The problem: Please reproduce the data below exactly, from the first line through the line containing "other cells | 0.0714", and leave every later line out.

[Records from a data source]

------------------------------------------------

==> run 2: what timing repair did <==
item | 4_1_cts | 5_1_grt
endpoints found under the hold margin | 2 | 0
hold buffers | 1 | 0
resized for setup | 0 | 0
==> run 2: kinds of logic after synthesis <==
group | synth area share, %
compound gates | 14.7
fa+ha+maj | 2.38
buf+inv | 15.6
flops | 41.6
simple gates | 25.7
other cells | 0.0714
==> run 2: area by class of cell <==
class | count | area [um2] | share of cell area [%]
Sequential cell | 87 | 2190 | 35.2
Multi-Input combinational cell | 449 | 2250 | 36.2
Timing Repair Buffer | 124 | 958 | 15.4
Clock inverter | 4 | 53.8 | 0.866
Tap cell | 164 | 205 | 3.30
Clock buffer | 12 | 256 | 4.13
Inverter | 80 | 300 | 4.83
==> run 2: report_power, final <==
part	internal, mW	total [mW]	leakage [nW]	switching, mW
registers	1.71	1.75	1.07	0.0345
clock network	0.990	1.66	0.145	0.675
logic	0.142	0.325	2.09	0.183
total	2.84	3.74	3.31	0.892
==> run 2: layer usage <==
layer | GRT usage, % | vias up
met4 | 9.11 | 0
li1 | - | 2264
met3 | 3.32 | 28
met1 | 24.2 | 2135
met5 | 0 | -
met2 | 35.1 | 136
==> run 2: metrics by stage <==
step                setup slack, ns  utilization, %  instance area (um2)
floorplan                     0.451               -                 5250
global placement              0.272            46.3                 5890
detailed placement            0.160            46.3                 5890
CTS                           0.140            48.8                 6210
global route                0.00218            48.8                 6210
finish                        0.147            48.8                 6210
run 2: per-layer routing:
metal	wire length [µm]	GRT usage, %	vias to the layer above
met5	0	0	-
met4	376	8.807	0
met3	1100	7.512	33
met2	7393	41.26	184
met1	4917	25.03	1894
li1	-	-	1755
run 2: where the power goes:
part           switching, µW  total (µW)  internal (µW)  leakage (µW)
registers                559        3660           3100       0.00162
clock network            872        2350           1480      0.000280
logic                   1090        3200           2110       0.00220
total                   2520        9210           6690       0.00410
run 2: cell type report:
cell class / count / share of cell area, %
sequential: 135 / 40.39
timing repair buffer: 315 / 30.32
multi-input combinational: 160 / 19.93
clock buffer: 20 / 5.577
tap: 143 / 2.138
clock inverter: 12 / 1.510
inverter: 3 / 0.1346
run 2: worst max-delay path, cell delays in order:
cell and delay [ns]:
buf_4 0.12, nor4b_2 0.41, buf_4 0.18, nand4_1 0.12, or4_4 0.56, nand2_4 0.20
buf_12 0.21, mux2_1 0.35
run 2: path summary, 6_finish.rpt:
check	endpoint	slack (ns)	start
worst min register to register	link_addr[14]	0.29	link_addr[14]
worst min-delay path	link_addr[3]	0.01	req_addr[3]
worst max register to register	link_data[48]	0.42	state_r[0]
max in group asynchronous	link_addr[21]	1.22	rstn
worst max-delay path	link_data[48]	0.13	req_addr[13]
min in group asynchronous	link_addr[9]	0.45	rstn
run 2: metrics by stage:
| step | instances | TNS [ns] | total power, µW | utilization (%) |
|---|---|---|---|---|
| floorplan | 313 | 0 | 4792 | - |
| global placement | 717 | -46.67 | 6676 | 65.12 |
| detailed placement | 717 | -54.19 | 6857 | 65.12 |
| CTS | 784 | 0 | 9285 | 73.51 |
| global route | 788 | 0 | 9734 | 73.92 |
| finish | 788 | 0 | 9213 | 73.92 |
`src/aio_pkg.sv`:
```
// Shared constants and types for the board control register block.
// Assumes a single 100 MHz system clock and the local register port below.
package aio_pkg;

  localparam logic [6:0]  BOARD_CONTROL_OFS = 7'h00;
  localparam logic [31:0] BOARD_CONTROL_RST = 32'h2202_00A0;

  localparam int SRC_LSB        = 0;
  localparam int UNDERFLOW_BIT  = 3;
  localparam int RANGE_A_LSB    = 4;
  localparam int RANGE_B_LSB    = 6;
  localparam int SW_IN_CLK_BIT  = 8;
  localparam int BURST_EN_BIT   = 9;
  localparam int BURST_BUSY_BIT = 10;
  localparam int SW_IN_TRIG_BIT = 11;
  localparam int BUF_EN_BIT     = 12;
  localparam int BUF_CLR_BIT    = 13;
  localparam int THRESH_BIT     = 14;
  localparam int OVERFLOW_BIT   = 15;
  localparam int OUT_RANGE_LSB  = 16;
  localparam int SIMUL_BIT      = 18;
  localparam int BUF_OUT_BIT    = 19;
  localparam int SW_OUT_CLK_BIT = 20;
  localparam int TRIG_INIT_BIT  = 21;
  localparam int RATE_C_EN_BIT  = 22;
  localparam int CLK_INIT_BIT   = 24;
  localparam int OFFSET_BIN_BIT = 25;
  localparam int RATE_A_EN_BIT  = 26;
  localparam int RATE_B_EN_BIT  = 27;
  localparam int CAL_BIT        = 28;
  localparam int CAL_PASS_BIT   = 29;
  localparam int INIT_BIT       = 31;

  localparam int SYNC_STAGES    = 3;
  localparam int COUNT_W        = 19;

  typedef enum logic [2:0]
  {
    SRC_DIFF   = 3'h0,
    SRC_SINGLE = 3'h1,
    SRC_ZERO   = 3'h2,
    SRC_VREF   = 3'h3,
    SRC_OUT0   = 3'h4,
    SRC_OUT1   = 3'h5,
    SRC_RSVD6  = 3'h6,
    SRC_RSVD7  = 3'h7
  } aio_src_e;

  typedef enum logic [1:0]
  {
    RANGE_2V5  = 2'h0,
    RANGE_5V   = 2'h1,
    RANGE_10V  = 2'h2,
    RANGE_RSVD = 2'h3
  } aio_range_e;

  typedef enum logic [1:0]
  {
    CAL_IDLE = 2'b00,
    CAL_RUN  = 2'b01
  } aio_cal_e;

  localparam aio_src_e   SRC_RST        = SRC_DIFF;
  localparam aio_range_e RANGE_RST      = RANGE_10V;
  localparam logic       OFFSET_BIN_RST = 1'b1;
  localparam logic       CAL_PASS_RST   = 1'b1;

  typedef struct packed
  {
    logic       wr;
    logic       rd;
    logic [6:0] addr;
    logic [31:0] wdata;
  } aio_bus_req_s;

  typedef struct packed
  {
    aio_src_e   inputSourceSelect;
    aio_range_e rangeA;
    aio_range_e rangeB;
    aio_range_e outRange;
    logic       burstEn;
    logic       bufAcceptEn;
    logic       simultaneous;
    logic       bufferedOut;
    logic       trigInit;
    logic       clkInit;
    logic       offsetBinary;
    logic       rateAEn;
    logic       rateBEn;
    logic       rateCEn;
  } aio_cfg_s;

  localparam aio_cfg_s CFG_RST = '{
    inputSourceSelect: SRC_RST,
    rangeA:            RANGE_RST,
    rangeB:            RANGE_RST,
    outRange:          RANGE_RST,
    burstEn:           1'b0,
    bufAcceptEn:       1'b0,
    simultaneous:      1'b0,
    bufferedOut:       1'b0,
    trigInit:          1'b0,
    clkInit:           1'b0,
    offsetBinary:      OFFSET_BIN_RST,
    rateAEn:           1'b0,
    rateBEn:           1'b0,
    rateCEn:           1'b0
  };

endpackage

```
`src/aio_pin_sync.sv`:
```
// Three-stage pin synchroniser with agreement filter and rising-edge pulse.
// Assumes the pin is asynchronous to clk_sys.
module aio_pin_sync
(
  input  wire logic clk_sys,
  input  wire logic sys_rst,
  input  wire logic pinIn,
  output logic      level,
  output logic      rise
);
  import aio_pkg::*;

  logic [SYNC_STAGES-1:0] stage_reg;

  always_ff @(posedge clk_sys or posedge sys_rst)
  begin
    if (sys_rst)
      stage_reg <= '0;
    else
      stage_reg <= {stage_reg[SYNC_STAGES-2:0], pinIn};
  end

  // A change counts only once the second and third stages agree
  always_ff @(posedge clk_sys or posedge sys_rst)
  begin
    if (sys_rst)
    begin
      level <= 1'b0;
      rise  <= 1'b0;
    end
    else
    begin
      rise <= 1'b0;
      if (stage_reg[1] == stage_reg[2])
      begin
        level <= stage_reg[1];
        rise  <= stage_reg[1] & ~level;
      end
    end
  end

endmodule // aio_pin_sync

```
`src/aio_board_control.sv`:
```
// Board control and status register with its strobes, pin directions and flags.
// Assumes the local controller presents single-cycle read and write requests.
module aio_board_control
(
  input  wire logic                         clk_sys,
  input  wire logic                         sys_rst,
  input  wire aio_pkg::aio_bus_req_s        busReq,
  output logic [31:0]                       regRdData,
  output logic                              regRdValid,
  input  wire logic                         underflowEvt,
  input  wire logic                         overflowEvt,
  input  wire logic [aio_pkg::COUNT_W-1:0]  bufCount,
  input  wire logic [aio_pkg::COUNT_W-1:0]  bufThreshold,
  input  wire logic                         burstDone,
  input  wire logic                         calDone,
  input  wire logic                         calFail,
  input  wire logic                         rateATick,
  input  wire logic                         rateBTick,
  input  wire logic                         rateCTick,
  input  wire logic                         trigPinI,
  output logic                              trigPinO,
  output logic                              trigPinOe,
  input  wire logic                         clkPinI,
  output logic                              clkPinO,
  output logic                              clkPinOe,
  output aio_pkg::aio_cfg_s                 cfg,
  output logic                              sampleStrobe,
  output logic                              burstStart,
  output logic                              burstBusy,
  output logic                              clearBuf,
  output logic                              outClkStrobe,
  output logic                              calStart,
  output logic                              calBusy,
  output logic                              boardInit
);
  import aio_pkg::*;

  aio_cfg_s   cfg_reg;
  aio_cal_e   calState_reg;
  logic       underflow_reg;
  logic       overflow_reg;
  logic       thresh_reg;
  logic       burstBusy_reg;
  logic       calPass_reg;
  logic       wrHit;
  logic       initHit;
  logic       actHit;
  logic       trigLevel;
  logic       trigRise;
  logic       clkLevel;
  logic       clkRise;
  logic       trigEvt;
  logic       burstGo;
  logic [31:0] image;

  // Reserved codes leave the field unchanged
  function automatic aio_range_e pickRange(logic [1:0] wr, aio_range_e cur);
    pickRange = (wr == RANGE_RSVD) ? cur : aio_range_e'(wr);
  endfunction

  function automatic logic wrBit(logic [31:0] d, int pos);
    wrBit = d[pos];
  endfunction

  aio_pin_sync u_trigSync
  (
    .clk_sys (clk_sys),
    .sys_rst (sys_rst),
    .pinIn   (trigPinI),
    .level   (trigLevel),
    .rise    (trigRise)
  );

  aio_pin_sync u_clkSync
  (
    .clk_sys (clk_sys),
    .sys_rst (sys_rst),
    .pinIn   (clkPinI),
    .level   (clkLevel),
    .rise    (clkRise)
  );

  assign wrHit   = busReq.wr && (busReq.addr == BOARD_CONTROL_OFS);
  assign initHit = wrHit && wrBit(busReq.wdata, INIT_BIT);
  assign actHit  = wrHit && !wrBit(busReq.wdata, INIT_BIT);

  // Configuration fields
  always_ff @(posedge clk_sys or posedge sys_rst)
  begin
    if (sys_rst)
      cfg_reg <= CFG_RST;
    else if (initHit)
      cfg_reg <= CFG_RST;
    else if (actHit)
    begin
      if (busReq.wdata[SRC_LSB+2:SRC_LSB] < 3'(SRC_RSVD6))
        cfg_reg.inputSourceSelect <= aio_src_e'(busReq.wdata[SRC_LSB+2:SRC_LSB]);
      cfg_reg.rangeA <= pickRange(busReq.wdata[RANGE_A_LSB+1:RANGE_A_LSB],
                                  cfg_reg.rangeA);
      cfg_reg.rangeB <= pickRange(busReq.wdata[RANGE_B_LSB+1:RANGE_B_LSB],
                                  cfg_reg.rangeB);
      cfg_reg.outRange <= pickRange(busReq.wdata[OUT_RANGE_LSB+1:OUT_RANGE_LSB],
                                    cfg_reg.outRange);
      cfg_reg.burstEn      <= busReq.wdata[BURST_EN_BIT];
      cfg_reg.bufAcceptEn  <= busReq.wdata[BUF_EN_BIT];
      cfg_reg.simultaneous <= busReq.wdata[SIMUL_BIT];
      cfg_reg.bufferedOut  <= busReq.wdata[BUF_OUT_BIT];
      cfg_reg.trigInit     <= busReq.wdata[TRIG_INIT_BIT];
      cfg_reg.clkInit      <= busReq.wdata[CLK_INIT_BIT];
      cfg_reg.offsetBinary <= busReq.wdata[OFFSET_BIN_BIT];
      cfg_reg.rateAEn      <= busReq.wdata[RATE_A_EN_BIT];
      cfg_reg.rateBEn      <= busReq.wdata[RATE_B_EN_BIT];
      cfg_reg.rateCEn      <= busReq.wdata[RATE_C_EN_BIT];
    end
  end

  assign cfg = cfg_reg;

  // Sticky buffer error flags; a hardware event wins over a bus clear but not over an initialize write
  always_ff @(posedge clk_sys or posedge sys_rst)
  begin
    if (sys_rst)
    begin
      underflow_reg <= 1'b0;
      overflow_reg  <= 1'b0;
    end
    else if (initHit)
    begin
      underflow_reg <= 1'b0;
      overflow_reg  <= 1'b0;
    end
    else
    begin
      underflow_reg <= underflowEvt |
                       (actHit ? busReq.wdata[UNDERFLOW_BIT] : underflow_reg);
      overflow_reg  <= overflowEvt |
                       (actHit ? busReq.wdata[OVERFLOW_BIT] : overflow_reg);
    end
  end

  always_ff @(posedge clk_sys or posedge sys_rst)
  begin
    if (sys_rst)
      thresh_reg <= 1'b0;
    else
      thresh_reg <= (bufCount > bufThreshold);
  end

  // Sample clock: software strobe forces a sample whatever the source
  always_ff @(posedge clk_sys or posedge sys_rst)
  begin
    if (sys_rst)
    begin
      sampleStrobe <= 1'b0;
      clkPinO      <= 1'b0;
    end
    else
    begin
      sampleStrobe <= (actHit && busReq.wdata[SW_IN_CLK_BIT]) ||
                      (cfg_reg.clkInit ? (cfg_reg.rateAEn && rateATick) : clkRise);
      clkPinO      <= cfg_reg.clkInit && cfg_reg.rateAEn && rateATick;
    end
  end

  assign clkPinOe  = cfg_reg.clkInit;
  assign trigPinOe = cfg_reg.trigInit;

  // Burst trigger: software trigger overrides the selected source
  assign trigEvt = (actHit && busReq.wdata[SW_IN_TRIG_BIT]) ||
                   (cfg_reg.trigInit ? (cfg_reg.rateBEn && rateBTick) : trigRise);
  assign burstGo = cfg_reg.burstEn && trigEvt && !burstBusy_reg;

  always_ff @(posedge clk_sys or posedge sys_rst)
  begin
    if (sys_rst)
    begin
      burstBusy_reg <= 1'b0;
      burstStart    <= 1'b0;
      trigPinO      <= 1'b0;
    end
    else
    begin
      burstStart <= burstGo && !initHit;
      trigPinO   <= cfg_reg.trigInit && trigEvt;
      if (initHit || !cfg_reg.burstEn || burstDone)
        burstBusy_reg <= 1'b0;
      else if (burstGo)
        burstBusy_reg <= 1'b1;
    end
  end

  assign burstBusy = burstBusy_reg;

  // Single-action pulses, plus the rate C tick on outClkStrobe, one cycle each
  always_ff @(posedge clk_sys or posedge sys_rst)
  begin
    if (sys_rst)
    begin
      clearBuf     <= 1'b0;
      outClkStrobe <= 1'b0;
      boardInit    <= 1'b0;
    end
    else
    begin
      clearBuf     <= actHit && busReq.wdata[BUF_CLR_BIT];
      outClkStrobe <= (actHit && busReq.wdata[SW_OUT_CLK_BIT]) ||
                      (cfg_reg.rateCEn && rateCTick);
      boardInit    <= initHit;
    end
  end

  // Autocalibration sequencing
  always_ff @(posedge clk_sys or posedge sys_rst)
  begin
    if (sys_rst)
    begin
      calState_reg <= CAL_IDLE;
      calPass_reg  <= CAL_PASS_RST;
      calStart     <= 1'b0;
    end
    else
    begin
      calStart <= 1'b0;
      if (initHit)
      begin
        calState_reg <= CAL_IDLE;
        calPass_reg  <= CAL_PASS_RST;
      end
      else
      begin
        case (calState_reg)
          CAL_IDLE:
          begin
            if (actHit && busReq.wdata[CAL_BIT])
            begin
              calState_reg <= CAL_RUN;
              calPass_reg  <= 1'b1;
              calStart     <= 1'b1;
            end
          end
          CAL_RUN:
          begin
            if (calDone)
            begin
              calState_reg <= CAL_IDLE;
              if (calFail)
                calPass_reg <= 1'b0;
            end
          end
          default:
            calState_reg <= CAL_IDLE;
        endcase
      end
    end
  end

  assign calBusy = (calState_reg == CAL_RUN);

  // Read image; action bits except CAL, which reads calBusy, and out-of-scope bits read as zero
  always_comb
  begin
    image                                   = '0;
    image[SRC_LSB+2:SRC_LSB]                = cfg_reg.inputSourceSelect;
    image[UNDERFLOW_BIT]                    = underflow_reg;
    image[RANGE_A_LSB+1:RANGE_A_LSB]        = cfg_reg.rangeA;
    image[RANGE_B_LSB+1:RANGE_B_LSB]        = cfg_reg.rangeB;
    image[BURST_EN_BIT]                     = cfg_reg.burstEn;
    image[BURST_BUSY_BIT]                   = burstBusy_reg;
    image[BUF_EN_BIT]                       = cfg_reg.bufAcceptEn;
    image[THRESH_BIT]                       = thresh_reg;
    image[OVERFLOW_BIT]                     = overflow_reg;
    image[OUT_RANGE_LSB+1:OUT_RANGE_LSB]    = cfg_reg.outRange;
    image[SIMUL_BIT]                        = cfg_reg.simultaneous;
    image[BUF_OUT_BIT]                      = cfg_reg.bufferedOut;
    image[TRIG_INIT_BIT]                    = cfg_reg.trigInit;
    image[RATE_C_EN_BIT]                    = cfg_reg.rateCEn;
    image[CLK_INIT_BIT]                     = cfg_reg.clkInit;
    image[OFFSET_BIN_BIT]                   = cfg_reg.offsetBinary;
    image[RATE_A_EN_BIT]                    = cfg_reg.rateAEn;
    image[RATE_B_EN_BIT]                    = cfg_reg.rateBEn;
    image[CAL_BIT]                          = calBusy;
    image[CAL_PASS_BIT]                     = calPass_reg;
  end

  always_ff @(posedge clk_sys or posedge sys_rst)
  begin
    if (sys_rst)
    begin
      regRdData  <= '0;
      regRdValid <= 1'b0;
    end
    else
    begin
      regRdValid <= busReq.rd;
      if (busReq.rd)
        regRdData <= (busReq.addr == BOARD_CONTROL_OFS) ? image : 32'h0000_0000;
    end
  end
endmodule // aio_board_control

```
`config.mk`:
```
export PLATFORM = sky130hd
export DESIGN_NAME = aio_board_control
export DESIGN_NICKNAME = d
export VERILOG_FILES = /design/src/aio_pkg.sv /design/src/aio_pin_sync.sv /design/src/aio_board_control.sv
export SDC_FILE = /design/constraint.sdc
export NUM_CORES = 1
export LEC_CHECK = 0
export BUFFER_PORTS_ARGS = -buffer_cell sky130_fd_sc_hd__buf_4
export CORE_ASPECT_RATIO = 0.5
export CORE_UTILIZATION = 45
export DETAILED_ROUTE_END_ITERATION = 12
export PLACE_DENSITY = 0.79
export SKIP_CTS_REPAIR_TIMING = 1
export SYNTH_ARGS = -nofsm -noshare
export SYNTH_HDL_FRONTEND = slang
export SYNTH_SLANG_ARGS = --single-unit
```
`constraint.sdc`:
```
create_clock -name clk_sys -period 4.9 [get_ports clk_sys]
set_input_delay 0.98 -clock clk_sys [delete_from_list [all_inputs] [get_ports clk_sys]]
set_output_delay 0.98 -clock clk_sys [all_outputs]
set_load 0.05 [all_outputs]
```
# == Word-level counts from Yosys, hierarchy flattened ==
# Index checks and enable logic that the tools add are counted.
# totals
input_bits,91
wordCells,123
out_inout_bits,64
ff_bits,77
# classes
order_cmp,2
n_mux,29
eq_ne,12
reduce_logical,38
n_bitwise,6
# ops
cell,n
2-to-1 mux 19 bit,2
2-to-1 mux 30 bit,1
> comparator 19 bit,1
logical AND 1 bit,17
2-to-1 mux 1 bit,17
2-to-1 mux 2 bit,6
AND reduction 2 bit,5
logical NOT 7 bit,1
"== test 2 bit, second input constant",3
"inequality test 2 bit, second input constant",3
"inequality test 3 x 2 -> 1 bit, second input constant",2
nonzero test 2 bit,3
logical OR 1 bit,5
logical NOT 1 bit,4
one-hot mux 2 bit (2 select lines),1
AND reduction 4 bit,1
"less-than comparator 3 bit, second input constant",1
2-to-1 mux 3 bit,1
"inequality test 3 bit, second input constant",1
nonzero test 3 bit,1
bitwise AND 1 bit,2
== test 1 bit,2
"== test 2 x 1 -> 1 bit, second input constant",1
logical NOT 2 bit,1
3 further kinds,5

# == Depth between registers and ports, before layout ==
# logic_depth
ltp_word,9
depth_mapped,6
ltp_nobuf,6

# == By module ==
# Synthesis repeated with hierarchy kept, for this count alone.
# hier_totals
hier_cells,270
area_unflattened_um2,3179.3
# by_module_without_submodules
mod,cells_per_inst,area_each_um2,n_inst,seq_area_each_um2
aio_board_control,254,2879.0,1,1482.7
aio_pin_sync,8,150.1,2,125.1

# == Least setup slack after synthesis ==
# Ideal clock, no wire load.
# synth_timing
path_type,input port to flip-flop
start,in busReq[36] (netlist bit)
end,reg cfg_reg (netlist bit cfg[0])
required_ns,4.779
setup_slack_ns,2.861
arrival_ns,1.918
path_buffers,1
stages,4
setup_ns,0.121
path_cell_list,nor4_4 > nand3_2 > buf_2 > a22o_1
# synth_between
elab_chain_len,4
elab_cells_between_ends,6
classes_between,1 x mux; 5 x reduce/logical
# synth_rtl
element,line,text
from (decl),aio_board_control.sv:7,"input wire aio_pkg::aio_bus_req_s busReq,"
logical NOT 7 bit *,aio_board_control.sv:83,assign wrHit = busReq.wr && (busReq.addr == BOARD_CONTROL_OFS);
logical AND 1 bit *,aio_board_control.sv:83,
"logical AND 1 bit, on equally long branches","aio_board_control.sv:84, aio_board_control.sv:85",
2-to-1 mux 19 bit / nonzero test 2 bit (equally long branches),-,
to (decl),aio_board_control.sv:38,aio_cfg_s cfg_reg;
# Mark *: on every way between the ends. The rest lies on a longest branch, timed or not.
# A chain may end at the register's enable or synchronous reset.

# == Final worst setup path ==
# layout_timing
start,in busReq[36] (netlist bit)
end,reg regRdData[4]
# layout_between
elab_chain_len,2
# layout_rtl
element,line,text
logical NOT 7 bit,aio_board_control.sv:296,regRdData <= (busReq.addr == BOARD_CONTROL_OFS) ? image : 32'h0000_0000;
2-to-1 mux 30 bit,aio_board_control.sv:296,
to (signal assigned),aio_board_control.sv:296,
to (decl),aio_board_control.sv:8,"output logic [31:0] regRdData,"
# Every way passes these cells.

==> summary.json <==
{
  "outcome": {
    "status": "finished clean"
  },
  "drt": {
    "num_vias": 2596,
    "postRouteWirelength_um": 7790,
    "wl_per_cell_um": 15.4,
    "first_iter_violations": 143,
    "drc": 0,
    "ant_nets": 0,
    "via_per_inst": 5.12,
    "drt_pass1_iterations": 4
  },
  "pwr": {
    "share_comb_of_total_power": 0.132,
    "power-per-cell-area_nw_per_um2": 348,
    "vdd_drop_max_mv": 0.195,
    "pwr-share-seq": 0.378,
    "leakagePower_nw": 2.46,
    "switching_power_mw": 0.368,
    "internal_power_mw": 1.22,
    "clock_power_share": 0.489,
    "sw_frac_of_total": 0.231
  },
  "sta": {
    "max_clock_freq_mhz": 420,
    "relSlewSlack": 0.297,
    "fin_crit_ns": 2.38,
    "finClkSkew_ns": 0.00294,
    "setup_viol": 0,
    "setup_total_negative_slack_ns": 0,
    "worst_slew_pin_slew_ns": 1.05,
    "rsz0062_at_grt": "false",
    "finalCritPeriodShare": 0.486,
    "report.final.slew_viol_count": 0,
    "hold_viol": 0
  },
  "layout": {
    "finished_layout_cell_area_um2": 4570,
    "largest_reg_flops": 25,
    "share_of_final_layout_standard_cells_stronger_than_drive_strength_1": 0.414,
    "fin_nets": 520,
    "layout.filler_cells": 480,
    "area_growth_pct": 45.9,
    "insertedDiodeCount": 0
  },
  "logic_synthesis": {
    "post_synth.cell_area_avg_um2": 11.6,
    "syn_inst": 270,
    "synth_cell_types": 46,
    "synth_top_area_share": 0.511,
    "yosysTopAreaCell": "sky130_fd_sc_hd__dfrtp_1",
    "synth_enable_flop_cells": 0,
    "yosysSeqAreaShare": 0.553,
    "post-synth-top-count-cell": "sky130_fd_sc_hd__dfrtp_1",
    "yosysWarnings": 0,
    "synth_area_um2": 3130,
    "asyncSetResetFlopFracSynth": 1.00,
    "synth-seq-cells": 69,
    "top_area_cells_in_the_synthesized_netlist": "sky130_fd_sc_hd__dfrtp_1, sky130_fd_sc_hd__a22o_1, sky130_fd_sc_hd__ha_1",
    "synthTopCellsByCount": "sky130_fd_sc_hd__dfrtp_1, sky130_fd_sc_hd__a22o_1, sky130_fd_sc_hd__inv_1",
    "most_common_flop_cell_mapped_by_yosys": "sky130_fd_sc_hd__dfrtp_1"
  },
  "cts": {
    "cts.clk_slew.worst_paths_ns": 0.05,
    "worst_skew_pair.late_latency_ns": 0.33,
    "clock_path_buffers": 2,
    "cts-htree-levels": 3,
    "cts_root_buffer": "sky130_fd_sc_hd__clkbuf_16",
    "cts_tree": "yes",
    "tritoncts.num_buffers": 9,
    "number_of_clock_sinks_seen_by_cts": 69
  },
  "grt": {
    "first_global_vias": 2514,
    "grtUsageTotal": 0.215,
    "globalRoute.totalOverflow": 0,
    "wire_length_of_the_first_global_routing_pass_um": 11800,
    "largest_net_degree_at_the_start_of_global_routing": 40,
    "antenna_found_initial": 0
  },
  "floorplan": {
    "core-area_um2": 6700,
    "die_area_um2": 7320,
    "i_o_pin_count": 155,
    "die_width_um": 120,
    "die_h_um": 61.0,
    "row_count": 21,
    "start_util": 0.467
  },
  "critical_path": {
    "end_kind": "flop",
    "r2r.worst_path.cells": 4,
    "delay_of_the_slowest_cell_on_the_worst_path_ns": 0.93,
    "slowest_stage": "sky130_fd_sc_hd__and3_1",
    "cp_cell_sequence": "buf_4 > nor4_4 > and3_1 > a22o_1",
    "worstPathRequired_ns": 5.16,
    "crit_path_depth": 4,
    "startpoint_type": "primary input",
    "crit_fanout": 25,
    "crit_buf_inv": 1,
    "critPathLaunch": "busReq[36]",
    "critical_path_at_ns": 2.64,
    "critical-path-top-delay-family": "simple AND/OR/NAND/NOR gates",
    "r2r_start": "trigPinOe",
    "critical_path_class": "primary input to flop"
  },
  "job": {
    "cap_violations": 0
  },
  "hold_path": {
    "min_from": "u_trigSync.stage_reg[0]",
    "number_of_instances_on_the_worst_hold_path": 0,
    "hold_path_class": "flop to flop"
  },
  "placement": {
    "postPlaceCellArea_um2": 4210,
    "gp_congestion": 0.732,
    "hpwl_detailed_um": 5490,
    "input_output_buffers": 142
  }
}
worst paths after layout:
path                                            to  slack (ns)
setup reg to reg                         burstBusy        3.85
hold reg to reg            u_trigSync.stage_reg[1]        0.35
min in group asynchronous            regRdData[12]        0.74
hold / removal             u_trigSync.stage_reg[1]        0.35
max in group asynchronous                   cfg[3]        3.22
setup / recovery                      regRdData[4]        2.52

------------------------------------------------

Answer box:
==> run 2: what timing repair did <==
item | 4_1_cts | 5_1_grt
endpoints found under the hold margin | 2 | 0
hold buffers | 1 | 0
resized for setup | 0 | 0
==> run 2: kinds of logic after synthesis <==
group | synth area share, %
compound gates | 14.7
fa+ha+maj | 2.38
buf+inv | 15.6
flops | 41.6
simple gates | 25.7
other cells | 0.0714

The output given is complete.